While such an arrangement may be beneficial for both parties, there are legal and tax implications to consider, experts say, before committing to doing so.
Get it in Writing
If the older relative is not well off and the younger relative is having difficulty supporting them now with no plan, Dutton said it can be helpful to talk with an estate planner or elder law attorney about Medicaid planning and possible long-term care.
Evan H. Farr, a certified elder law attorney and retirement planner at Farr Law Firm in Fairfax, Virginia, said he deals with this issue every day.
One of the largest errors made by families, he said, is treating these arrangements in a casual manner rather than as formal agreements.

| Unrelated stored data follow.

This design comes from an exercise in tuning for small area, a short achievable clock period and few clock cycles per item on the open sky130 flow, not from production work.
Only the layout flow was run in this run; the RTL was not checked for function there.

### design/flow/run.sh
#!/bin/bash
# synth_recipe.tcl (not shown) runs the flow's synth.tcl, then flattens the netlist and writes it again
# the make line also repeats each setting of config.mk as NAME=value (left out here)
make -C /OpenROAD-flow-scripts/flow DESIGN_CONFIG=/design/flow/config.mk WORK_HOME=/design/flow/orfs CLKGATE_MAP_FILE= SYNTH_SCRIPT=/design/flow/synth_recipe.tcl finish
### design/flow/config.mk
export PLATFORM = sky130hd
export DESIGN_NAME = arctan
export DESIGN_NICKNAME = arctan
export VERILOG_FILES = /design/flow/design.v
export SDC_FILE = /design/flow/constraint.sdc
export NUM_CORES = 4
export LEC_CHECK = 0
export ABC_AREA = 1
export CAP_MARGIN = 20
export CORE_MARGIN = 2
export CORE_UTILIZATION = 40
export SETUP_SLACK_MARGIN = 2.5
export SLEW_MARGIN = 20
Source: an optimization exercise on an open RTL-to-GDS flow (aim: small area). Production flows keep margins and buffers that such runs may drop. RTL that was checked went through simulation tests only; none was proved equivalent to the original. Power and IR drop assume default switching activity.

## job 6068
## uart_stopwatch
module uart_stopwatch (
    input        clk,
    input        rst,
    input        btn_R,
    input        btn_L,
    input        btn_U,
    input        rx,
    output       tx,
    output [3:0] fnd_com,
    output [7:0] fnd_data
);
For scale: about 550 cells after synthesis, ~230 flip-flops, roughly 19 I/O pins, about 0.0074 mm² of cells after synthesis.
export LEC_CHECK = 0
export CAP_MARGIN = 20
export CORE_MARGIN = 2
export CORE_UTILIZATION = 50
export SLEW_MARGIN = 20
create_clock -name core_clock -period 20.0 [get_ports {clk}]
standard.sh (not shown) runs the stock make flow with config.mk's settings and CLKGATE_MAP_FILE= SYNTH_SCRIPT=/design/flow/synth_recipe.tcl, a recipe that flattens the netlist after the stock synthesis.
==> flow/flow/run.sh <==
#!/bin/bash
# The standard layout (standard.sh) with three changes:
#  - synthesis maps the logic with the area-oriented ABC script flow/area.abc
#    (registers are mapped before ABC, exactly as in the standard synthesis);
#  - clock tree synthesis adds no dummy loads;
#  - the port buffers are the smallest buffer cell.
set -euo pipefail
W=$PWD
cat flow/abc_override.tcl synth_recipe.tcl > synth_recipe_area.tcl
sed "s#SYNTH_SCRIPT=[^ ]*#SYNTH_SCRIPT=$W/synth_recipe_area.tcl#" standard.sh > standard_area.sh
export MY_ABC_SCRIPT=$W/flow/area.abc
export CTS_ARGS="-sink_clustering_enable -repair_clock_nets -dont_use_dummy_load -sink_clustering_size 16 -sink_clustering_max_diameter 50 -buf_list \"sky130_fd_sc_hd__clkbuf_4 sky130_fd_sc_hd__clkbuf_8\""
export BUFFER_PORTS_ARGS="-buffer_cell sky130_fd_sc_hd__buf_1"
bash standard_area.sh > standard_flow.log 2>&1
==> flow/flow/abc_override.tcl <==
# Prepended to the standard flow's synthesis script: every abc call runs the ABC script
# named by MY_ABC_SCRIPT (an area-oriented mapping) instead of ORFS's.
# Registers are mapped before abc runs, so they are the standard synthesis's.
proc abc {args} {
  set i [lsearch $args -script]
  if { $i >= 0 && [info exists ::env(MY_ABC_SCRIPT)] } {
    set args [lreplace $args [expr {$i + 1}] [expr {$i + 1}] $::env(MY_ABC_SCRIPT)]
  }
  yosys abc {*}$args
}
==> flow/flow/area.abc <==
&get -n
&st
&dc2
&syn3
&synch2
&if -K 6 -a
&mfs
&st
&dch -f
&nf -a -R 2000
&put
What job 6787 does differently from job 6068 at the input level:
--- a/flow/flow/run.sh
+++ b/flow/flow/run.sh
@@ -11,3 +11,3 @@
 export MY_ABC_SCRIPT=$W/flow/area.abc
-export CTS_ARGS="-sink_clustering_enable -repair_clock_nets -dont_use_dummy_load -sink_clustering_size 16 -sink_clustering_max_diameter 50 -buf_list \"sky130_fd_sc_hd__clkbuf_4 sky130_fd_sc_hd__clkbuf_8\""
+export CTS_ARGS="-sink_clustering_enable -repair_clock_nets -dont_use_dummy_load -sink_clustering_size 10 -sink_clustering_max_diameter 40 -buf_list sky130_fd_sc_hd__clkbuf_4"
 export BUFFER_PORTS_ARGS="-buffer_cell sky130_fd_sc_hd__buf_1"
Notes after the runs:
On share of the cycle needed by the critical path after routing, job 6787 and job 6068 are basically level. Cmp job 6787 and job 6068 / proportion of cell area occupied by multi-input gates / lower: job 6068. When job 6787 is set beside job 6068, its cell area turns out to be about 0.6% smaller. Proportion of total power due to net switching: higher on job 6787. As far as leakage power is concerned, job 6068 and job 6787 perform about the same.
## Diff of input files: job 9549 against job 6787
--- a/flow/flow/run.sh
+++ b/flow/flow/run.sh
@@ -11,3 +11,3 @@
 export MY_ABC_SCRIPT=$W/flow/area.abc
-export CTS_ARGS="-sink_clustering_enable -repair_clock_nets -dont_use_dummy_load -sink_clustering_size 10 -sink_clustering_max_diameter 40 -buf_list sky130_fd_sc_hd__clkbuf_4"
+export CTS_ARGS="-sink_clustering_enable -repair_clock_nets -dont_use_dummy_load -sink_clustering_size 22 -sink_clustering_max_diameter 50 -buf_list sky130_fd_sc_hd__clkbuf_8"
 export BUFFER_PORTS_ARGS="-buffer_cell sky130_fd_sc_hd__buf_1"
### Flow results
Between job 6787 and job 9549, the flow reports wire length decreasing slightly. Going from job 6787 to job 9549, final layout net count shrank by a few percent. Changes observed in job 9549 relative to job 6787: total clock buffers created by CTS down 14, standby leakage power down 0.39%. Part of the power in the clock network is higher on job 9549. Job 9549: fraction of met3 tracks used by global routing 1.2 points below job 6787. Comparing the two runs side by side, job 9549 comes out ahead of job 6787 on time the worst path needs with I/O delays and setup. Job 6787 → job 9549: worst hold slack decreased 0.025 ns, fraction of standard cell area that is sequential now smaller, final cycle utilization of the critical path shows no meaningful change.
> inputs changed (job 9549 -> job 8555)
--- a/flow/flow/run.sh
+++ b/flow/flow/run.sh
@@ -11,3 +11,3 @@
 export MY_ABC_SCRIPT=$W/flow/area.abc
-export CTS_ARGS="-sink_clustering_enable -repair_clock_nets -dont_use_dummy_load -sink_clustering_size 22 -sink_clustering_max_diameter 50 -buf_list sky130_fd_sc_hd__clkbuf_8"
+export CTS_ARGS="-sink_clustering_enable -repair_clock_nets -dont_use_dummy_load -sink_clustering_size 20 -sink_clustering_max_diameter 60 -buf_list sky130_fd_sc_hd__clkbuf_8"
 export BUFFER_PORTS_ARGS="-buffer_cell sky130_fd_sc_hd__buf_1"
==> flow/flow/area.abc <==
&get -n
&st
&synch2
&if -K 6 -a
&mfs
&st
&dch -f
&nf -a -R 1000
&put
Findings:
- Job 8555 vs job 9549, global-route usage over all layers went up by 0.34 points.
- When job 8555 is measured against job 9549, its final critical delay including setup and external delays turns out 0.034 ns lower.
- Between job 9549 and job 8555, the clock tree cell share of total cell area is higher for job 9549.
- Status: sequential share of layout area parity (job 8555, job 9549)
- Transition time at the pin with the least slew margin (higher): job 8555
- Power: job 8555 draws less than job 9549

---

uart_stopwatch, a different RTL version from the one above (not shown whole).
Size: roughly 230 flip-flops, roughly 19 I/O pins, roughly 7300 um2 of cells after synthesis.
Settings: LEC_CHECK=0, CAP_MARGIN=0, CORE_MARGIN=2, CORE_UTILIZATION=50, SLEW_MARGIN=0; clock period 20.0 ns.
==> flow/flow/run.sh <==
#!/bin/bash
# The standard layout (standard.sh) with three changes:
#  - synthesis maps the logic with the area-oriented ABC script flow/area.abc
#    (registers are mapped before ABC, exactly as in the standard synthesis);
#  - clock tree synthesis adds no dummy loads;
#  - the port buffers are the smallest buffer cell.
set -euo pipefail
W=$PWD
cat flow/abc_override.tcl synth_recipe.tcl > synth_recipe_area.tcl
sed "s#SYNTH_SCRIPT=[^ ]*#SYNTH_SCRIPT=$W/synth_recipe_area.tcl#" standard.sh > standard_area.sh
export MY_ABC_SCRIPT=$W/flow/area.abc
export CTS_ARGS="-sink_clustering_enable -repair_clock_nets -dont_use_dummy_load -sink_clustering_size 12 -sink_clustering_max_diameter 40 -buf_list sky130_fd_sc_hd__clkbuf_4"
export BUFFER_PORTS_ARGS="-buffer_cell sky130_fd_sc_hd__buf_1"
bash standard_area.sh > standard_flow.log 2>&1
==> flow/flow/area.abc <==
&get -n
&st
&dc2
&syn3
&synch2
&if -K 6 -a
&mfs
&st
&dch -f
&nf -a -R 2000
&put
Scripts as last shown in full above: flow/flow/abc_override.tcl
The baseline produced a clean layout.
Change:
--- a/flow/flow/run.sh
+++ b/flow/flow/run.sh
@@ -11,3 +11,3 @@
 export MY_ABC_SCRIPT=$W/flow/area.abc
-export CTS_ARGS="-sink_clustering_enable -repair_clock_nets -dont_use_dummy_load -sink_clustering_size 12 -sink_clustering_max_diameter 40 -buf_list sky130_fd_sc_hd__clkbuf_4"
+export CTS_ARGS="-sink_clustering_enable -repair_clock_nets -dont_use_dummy_load -sink_clustering_size 11 -sink_clustering_max_diameter 40 -buf_list sky130_fd_sc_hd__clkbuf_4"
 export BUFFER_PORTS_ARGS="-buffer_cell sky130_fd_sc_hd__buf_1"
CAP_MARGIN = 20   (was 0)
SLEW_MARGIN = 20   (was 0)
What happened: Critical path depth does not change. Worst setup slack loses 67 ps. Design area barely changes. Final cell count barely changes.
Change:
--- a/flow/flow/run.sh
+++ b/flow/flow/run.sh
@@ -11,3 +11,3 @@
 export MY_ABC_SCRIPT=$W/flow/area.abc
-export CTS_ARGS="-sink_clustering_enable -repair_clock_nets -dont_use_dummy_load -sink_clustering_size 11 -sink_clustering_max_diameter 40 -buf_list sky130_fd_sc_hd__clkbuf_4"
+export CTS_ARGS="-sink_clustering_enable -repair_clock_nets -dont_use_dummy_load -sink_clustering_size 12 -sink_clustering_max_diameter 40 -buf_list sky130_fd_sc_hd__clkbuf_4"
 export BUFFER_PORTS_ARGS="-buffer_cell sky130_fd_sc_hd__buf_1"
PLACE_DENSITY = 0.75   (was unset)
After rerunning: Flip-flop and latch count stays the same; register-to-register slack improves by 120 ps; total power is lower by 1.8%; worst setup slack improves by 58 ps; via count rose by 0.69%; final area falls by 0.45%; wire length fell by 2.6%; die area does not change; hold slack loses 42 ps; synthesized cell count is unchanged; count of clock-buffer cells in the layout went down by 4.
Change:
PLACE_DENSITY = unset   (was 0.75)
The changed run completed without violations.
Final cell count increases by 0.52%.
Worst hold slack improves by 65 ps.
Setup slack improves by 8.8 ps.
Combinational power hardly moves.
Change:
PLACE_DENSITY = 0.85   (was unset)
The new run finished with timing, DRC and antenna clean.
Total power is about the same.
Global-route usage climbs by 0.43 points.
Hold slack is worse by 19 ps.
Clock skew drops by 62 ps.
Cell area hardly moves.
Setup slack is worse by 57 ps.
Synthesized cell count is unchanged.

---

Another version of the RTL of uart_stopwatch (not shown whole).
For scale: ~590 cells after synthesis, roughly 230 flip-flops.
// uart_stopwatch
module uart_stopwatch (
    input        clk,
    input        rst,
    input        btn_R,
    input        btn_L,
    input        btn_U,
    input        rx,
    output       tx,
    output [3:0] fnd_com,
    output [7:0] fnd_data
);
clock: 20.0 ns
lec_check: 0
cap_margin: 20
core_margin: 2
core_utilization: 50
slew_margin: 20
==> flow/flow/run.sh <==
#!/bin/bash
cp standard.sh standard_copy.log 2>/dev/null
export CTS_ARGS="-sink_clustering_enable -repair_clock_nets -dont_use_dummy_load -sink_clustering_size 20 -sink_clustering_max_diameter 60 -buf_list sky130_fd_sc_hd__clkbuf_8"
bash standard.sh > standard_flow.log 2>&1
The first run went through all stages and came out clean.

"If an elderly parent provides monetary contributions towards household expenses, then there should be a written agreement regarding the caregiver's duties and/or cost-sharing agreement," Farr said. "Without such documentation, Medicaid authorities may view monetary exchanges between a family member and the elderly parent as 'improper transfers' or 'gifts' during the Medicaid look-back period of five years."
Tax Implications
Darcy Gonsalves, senior wealth advisor and partner at Maia Wealth in Austin, Texas, said many of her clients fall within the "sandwich generation," caring for children while also supporting elderly parents.
One tax planning issue that often gets overlooked, Gonsalves said, is the ability to claim an aging parent as a dependent. This may also open the head of household tax filing status for single individuals, allowing for a larger standard deduction. Claiming a parent as a dependent also creates the possibility of additional tax credits, including the family tax credit and the dependent care credit.
"Specific qualifications apply, including an income threshold that the elderly parent must fall below," she said. "As long as the adult child provides more than 50% of the parent's financial support, for food, housing and medical bills, this might be a possibility. This opens up the ability to deduct medical expenses paid in support of the elderly parent."
Additionally, Gonsalves said, clients can take tax-free health savings account distributions to cover medical expenses for a dependent.
"This is one of many reasons we often advise our clients to max out their HSA if they have access to one," she said.